◆ **EXERCISE DESCRIPTION**
In the reply, include exactly the lines of the entries below from the first to the line with "nand3_1 | 44 |", that line included.

◆ **SOURCE RECORDS**

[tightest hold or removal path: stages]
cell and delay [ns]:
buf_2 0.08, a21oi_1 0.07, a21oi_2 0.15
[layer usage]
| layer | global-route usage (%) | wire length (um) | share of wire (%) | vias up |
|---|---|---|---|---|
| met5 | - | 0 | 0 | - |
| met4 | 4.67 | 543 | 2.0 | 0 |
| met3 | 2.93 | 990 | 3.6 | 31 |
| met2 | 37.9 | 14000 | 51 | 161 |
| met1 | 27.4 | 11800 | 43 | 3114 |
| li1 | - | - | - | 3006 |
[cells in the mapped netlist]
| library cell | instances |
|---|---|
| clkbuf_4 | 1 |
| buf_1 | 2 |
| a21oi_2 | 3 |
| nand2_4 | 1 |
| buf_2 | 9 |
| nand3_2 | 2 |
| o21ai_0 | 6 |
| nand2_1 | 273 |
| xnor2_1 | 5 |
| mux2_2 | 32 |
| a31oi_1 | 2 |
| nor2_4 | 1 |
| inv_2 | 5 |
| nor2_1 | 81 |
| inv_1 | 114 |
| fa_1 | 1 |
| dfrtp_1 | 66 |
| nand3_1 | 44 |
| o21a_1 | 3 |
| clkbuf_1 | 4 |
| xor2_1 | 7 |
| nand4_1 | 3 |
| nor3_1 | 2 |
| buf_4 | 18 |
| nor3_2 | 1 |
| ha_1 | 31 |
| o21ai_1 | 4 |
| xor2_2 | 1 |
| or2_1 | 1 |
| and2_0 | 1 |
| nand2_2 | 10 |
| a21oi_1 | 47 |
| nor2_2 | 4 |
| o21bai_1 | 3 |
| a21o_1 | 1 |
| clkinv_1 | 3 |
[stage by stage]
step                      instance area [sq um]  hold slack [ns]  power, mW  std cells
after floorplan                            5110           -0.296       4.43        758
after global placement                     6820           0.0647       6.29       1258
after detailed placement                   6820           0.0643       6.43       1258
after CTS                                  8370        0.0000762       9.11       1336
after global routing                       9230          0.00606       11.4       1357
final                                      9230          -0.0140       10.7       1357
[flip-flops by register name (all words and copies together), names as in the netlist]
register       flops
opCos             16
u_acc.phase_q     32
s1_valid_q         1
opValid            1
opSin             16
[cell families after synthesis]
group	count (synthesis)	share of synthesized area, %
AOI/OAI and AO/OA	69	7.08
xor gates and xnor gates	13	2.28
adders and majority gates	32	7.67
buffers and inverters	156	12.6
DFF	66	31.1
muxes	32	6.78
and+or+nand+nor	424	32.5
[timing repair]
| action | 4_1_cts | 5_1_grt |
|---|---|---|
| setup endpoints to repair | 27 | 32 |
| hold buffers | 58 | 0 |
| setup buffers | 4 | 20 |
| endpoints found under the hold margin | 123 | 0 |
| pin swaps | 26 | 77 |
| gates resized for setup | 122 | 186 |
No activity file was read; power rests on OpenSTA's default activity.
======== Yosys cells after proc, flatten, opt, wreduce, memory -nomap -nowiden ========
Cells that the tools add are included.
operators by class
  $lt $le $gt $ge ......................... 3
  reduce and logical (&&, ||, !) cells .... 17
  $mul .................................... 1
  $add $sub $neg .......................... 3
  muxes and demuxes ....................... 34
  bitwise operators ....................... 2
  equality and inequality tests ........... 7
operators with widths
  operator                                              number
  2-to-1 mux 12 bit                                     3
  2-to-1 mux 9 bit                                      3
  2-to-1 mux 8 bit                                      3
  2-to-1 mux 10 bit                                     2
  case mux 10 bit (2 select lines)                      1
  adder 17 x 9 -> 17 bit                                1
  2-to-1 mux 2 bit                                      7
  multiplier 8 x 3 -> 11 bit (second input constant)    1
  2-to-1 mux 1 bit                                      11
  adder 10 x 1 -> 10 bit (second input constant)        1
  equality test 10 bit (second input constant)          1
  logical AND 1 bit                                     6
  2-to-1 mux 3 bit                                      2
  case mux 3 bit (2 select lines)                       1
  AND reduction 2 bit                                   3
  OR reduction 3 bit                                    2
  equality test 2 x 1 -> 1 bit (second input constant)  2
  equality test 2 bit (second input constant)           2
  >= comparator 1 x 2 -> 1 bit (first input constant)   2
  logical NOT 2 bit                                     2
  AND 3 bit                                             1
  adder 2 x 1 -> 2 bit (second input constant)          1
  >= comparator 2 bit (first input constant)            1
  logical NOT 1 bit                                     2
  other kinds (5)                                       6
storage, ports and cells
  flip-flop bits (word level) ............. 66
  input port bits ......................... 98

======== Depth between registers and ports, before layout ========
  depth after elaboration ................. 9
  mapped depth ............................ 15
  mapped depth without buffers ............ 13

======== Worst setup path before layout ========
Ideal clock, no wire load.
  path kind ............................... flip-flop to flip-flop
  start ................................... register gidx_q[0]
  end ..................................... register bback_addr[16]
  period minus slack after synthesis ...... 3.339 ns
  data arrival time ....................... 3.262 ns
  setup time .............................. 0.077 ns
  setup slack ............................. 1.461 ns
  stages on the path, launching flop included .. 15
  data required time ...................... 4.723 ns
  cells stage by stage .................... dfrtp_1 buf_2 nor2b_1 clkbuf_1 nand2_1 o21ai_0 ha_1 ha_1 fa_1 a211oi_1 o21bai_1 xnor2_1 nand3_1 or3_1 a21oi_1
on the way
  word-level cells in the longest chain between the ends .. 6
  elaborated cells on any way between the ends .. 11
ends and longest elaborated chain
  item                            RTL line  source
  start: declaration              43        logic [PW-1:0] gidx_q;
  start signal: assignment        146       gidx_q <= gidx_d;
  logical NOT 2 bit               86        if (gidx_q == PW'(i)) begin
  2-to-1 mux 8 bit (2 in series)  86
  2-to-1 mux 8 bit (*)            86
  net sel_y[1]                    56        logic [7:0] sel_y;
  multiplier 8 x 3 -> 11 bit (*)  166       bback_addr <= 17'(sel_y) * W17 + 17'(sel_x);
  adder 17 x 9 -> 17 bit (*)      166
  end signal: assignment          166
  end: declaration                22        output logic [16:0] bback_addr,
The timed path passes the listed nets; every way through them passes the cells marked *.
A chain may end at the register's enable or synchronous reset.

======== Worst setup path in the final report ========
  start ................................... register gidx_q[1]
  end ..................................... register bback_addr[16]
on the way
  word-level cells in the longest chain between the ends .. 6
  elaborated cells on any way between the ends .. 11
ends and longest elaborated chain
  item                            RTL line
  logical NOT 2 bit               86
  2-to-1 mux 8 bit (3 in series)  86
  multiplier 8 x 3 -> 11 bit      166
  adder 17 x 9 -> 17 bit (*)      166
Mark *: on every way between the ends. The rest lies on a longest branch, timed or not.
`src/rtl/aes_pkg.sv`:
```
// Shared AES field helpers: the reduction byte, the byte type and the
// GF(2^8) multiply-by-2 used by multi_2 and by MixColumns.
package aes_pkg;

  localparam logic [7:0] AES_POLY = 8'h1B;

  typedef logic [7:0] byte_t;

  // Shift left and fold the dropped x^8 term back in as the reduction byte.
  function automatic byte_t xtime(byte_t b, byte_t poly = AES_POLY);
    return {b[6:0], 1'b0} ^ (b[7] ? poly : 8'h00);
  endfunction

endpackage

```
`src/rtl/multi_2.sv`:
```
// Registered GF(2^8) multiply-by-2 (xtime): one byte per cycle in,
// reduced product out one clock later.
module multi_2
  import aes_pkg::*;
#(
  parameter byte_t POLY = AES_POLY
) (
  input  logic       clk,
  input  logic       rst_n,
  input  logic       in_valid,
  input  logic [7:0] in,
  output logic [7:0] out,
  output logic       out_valid
);

  byte_t w_product;
  byte_t r_out;
  logic  r_out_valid;

  assign w_product = xtime(in, POLY);

  // The data register only loads on a qualified byte, so an unknown `in`
  // during idle cycles never reaches the output and the output stays quiet.
  always_ff @(posedge clk) begin
    if (!rst_n) begin
      r_out       <= 8'h00;
      r_out_valid <= 1'b0;
    end else begin
      r_out_valid <= in_valid;
      if (in_valid) begin
        r_out <= w_product;
      end
    end
  end

  assign out       = r_out;
  assign out_valid = r_out_valid;

endmodule

```
<file path="src/rtl/aes_pkg.sv">
// Shared types and constants for the AES-128 round sequencer.
// Holds the controller state encoding and the key-expansion RCON table.
package aes_pkg;

    typedef enum logic [2:0] {
        IDLE,
        LOAD,
        ROUND,
        FINAL,
        DONE
    } aes_ctrl_state_t;

    localparam int AES_NR = 10;

    // Round constant used by the key schedule for round 1..10, zero elsewhere
    function automatic logic [7:0] aes_rcon(input logic [3:0] idx);
        logic [7:0] rc;
        case (idx)
            4'd1:    rc = 8'h01;
            4'd2:    rc = 8'h02;
            4'd3:    rc = 8'h04;
            4'd4:    rc = 8'h08;
            4'd5:    rc = 8'h10;
            4'd6:    rc = 8'h20;
            4'd7:    rc = 8'h40;
            4'd8:    rc = 8'h80;
            4'd9:    rc = 8'h1b;
            4'd10:   rc = 8'h36;
            default: rc = 8'h00;
        endcase
        return rc;
    endfunction

endpackage

</file>
<file path="src/rtl/aes_round_ctrl.sv">
// Round sequencer for the iterative AES-128 datapath: load, NR rounds, done.
// Optional macro AES_IRQ_EN adds a sticky completion flag on irq (cleared by irq_clr).
module aes_round_ctrl
    import aes_pkg::*;
#(
    parameter int NR         = AES_NR,
    parameter int RND_CYCLES = 1
) (
    input  logic       clk,
    input  logic       reset,
    input  logic       start,
    input  logic       abort,
    output logic       busy,
    output logic       done,
    output logic       load_state,
    output logic       round_en,
    output logic       key_exp_en,
    output logic       last_round,
    output logic       result_we,
    output logic [3:0] round_idx,
    output logic [7:0] rcon,
    output logic       irq,
    input  logic       irq_clr
);

    localparam int              CW       = (RND_CYCLES > 1) ? $clog2(RND_CYCLES) : 1;
    localparam logic [CW-1:0]   CYC_LAST = CW'(RND_CYCLES - 1);
    localparam logic [3:0]      IDX_PRE  = 4'(NR - 1);

    aes_ctrl_state_t r_state;
    aes_ctrl_state_t w_next;
    logic [CW-1:0]   r_cyc;
    logic [CW-1:0]   w_cyc_nxt;
    logic [3:0]      r_idx;
    logic [3:0]      w_idx_nxt;
    logic            w_rnd_end;
    logic            w_active;

    assign w_rnd_end = (r_cyc == CYC_LAST);
    assign w_active  = (r_state == LOAD) || (r_state == ROUND) || (r_state == FINAL);
    assign round_idx = r_idx;

    // State, sub-round cycle counter and round index registers
    always_ff @(posedge clk) begin
        if (!reset) begin
            r_state <= IDLE;
            r_cyc   <= '0;
            r_idx   <= '0;
        end else begin
            r_state <= w_next;
            r_cyc   <= w_cyc_nxt;
            r_idx   <= w_idx_nxt;
        end
    end

    // Next-state logic and per-round datapath strobes
    always_comb begin
        w_next     = r_state;
        w_cyc_nxt  = r_cyc;
        w_idx_nxt  = r_idx;
        busy       = 1'b0;
        done       = 1'b0;
        load_state = 1'b0;
        round_en   = 1'b0;
        key_exp_en = 1'b0;
        last_round = 1'b0;
        result_we  = 1'b0;
        rcon       = 8'h00;
        unique case (r_state)
            IDLE: begin
                if (start && !abort) w_next = LOAD;
            end
            LOAD: begin
                busy       = 1'b1;
                load_state = 1'b1;
                w_next     = (NR == 1) ? FINAL : ROUND;
                w_idx_nxt  = 4'd1;
                w_cyc_nxt  = '0;
            end
            ROUND: begin
                busy = 1'b1;
                rcon = aes_rcon(r_idx);
                if (w_rnd_end) begin
                    round_en   = 1'b1;
                    key_exp_en = 1'b1;
                    w_cyc_nxt  = '0;
                    w_idx_nxt  = r_idx + 4'd1;
                    if (r_idx == IDX_PRE) w_next = FINAL;
                end else begin
                    w_cyc_nxt = r_cyc + CW'(1);
                end
            end
            FINAL: begin
                busy       = 1'b1;
                last_round = 1'b1;
                rcon       = aes_rcon(r_idx);
                if (w_rnd_end) begin
                    round_en   = 1'b1;
                    key_exp_en = 1'b1;
                    result_we  = 1'b1;
                    w_cyc_nxt  = '0;
                    w_idx_nxt  = 4'd0;
                    w_next     = DONE;
                end else begin
                    w_cyc_nxt = r_cyc + CW'(1);
                end
            end
            DONE: begin
                done   = 1'b1;
                w_next = IDLE;
            end
            default: begin
                w_next    = IDLE;
                w_cyc_nxt = '0;
                w_idx_nxt = '0;
            end
        endcase
        // An abort discards the operation: no further writes reach the datapath
        if (abort && w_active) begin
            w_next     = IDLE;
            w_cyc_nxt  = '0;
            w_idx_nxt  = '0;
            load_state = 1'b0;
            round_en   = 1'b0;
            key_exp_en = 1'b0;
            result_we  = 1'b0;
        end
    end

`ifdef AES_IRQ_EN
    logic r_irq;

    // Sticky completion flag; a new completion beats a simultaneous clear
    always_ff @(posedge clk) begin
        if (!reset) begin
            r_irq <= 1'b0;
        end else if (r_state == DONE) begin
            r_irq <= 1'b1;
        end else if (irq_clr) begin
            r_irq <= 1'b0;
        end
    end

    assign irq = r_irq || (r_state == DONE);
`else
    logic w_unused_irq_clr;
    assign w_unused_irq_clr = irq_clr;
    assign irq              = 1'b0;
`endif

endmodule
</file>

◆ **FINISHED EXERCISE**
[tightest hold or removal path: stages]
cell and delay [ns]:
buf_2 0.08, a21oi_1 0.07, a21oi_2 0.15
[layer usage]
| layer | global-route usage (%) | wire length (um) | share of wire (%) | vias up |
|---|---|---|---|---|
| met5 | - | 0 | 0 | - |
| met4 | 4.67 | 543 | 2.0 | 0 |
| met3 | 2.93 | 990 | 3.6 | 31 |
| met2 | 37.9 | 14000 | 51 | 161 |
| met1 | 27.4 | 11800 | 43 | 3114 |
| li1 | - | - | - | 3006 |
[cells in the mapped netlist]
| library cell | instances |
|---|---|
| clkbuf_4 | 1 |
| buf_1 | 2 |
| a21oi_2 | 3 |
| nand2_4 | 1 |
| buf_2 | 9 |
| nand3_2 | 2 |
| o21ai_0 | 6 |
| nand2_1 | 273 |
| xnor2_1 | 5 |
| mux2_2 | 32 |
| a31oi_1 | 2 |
| nor2_4 | 1 |
| inv_2 | 5 |
| nor2_1 | 81 |
| inv_1 | 114 |
| fa_1 | 1 |
| dfrtp_1 | 66 |
| nand3_1 | 44 |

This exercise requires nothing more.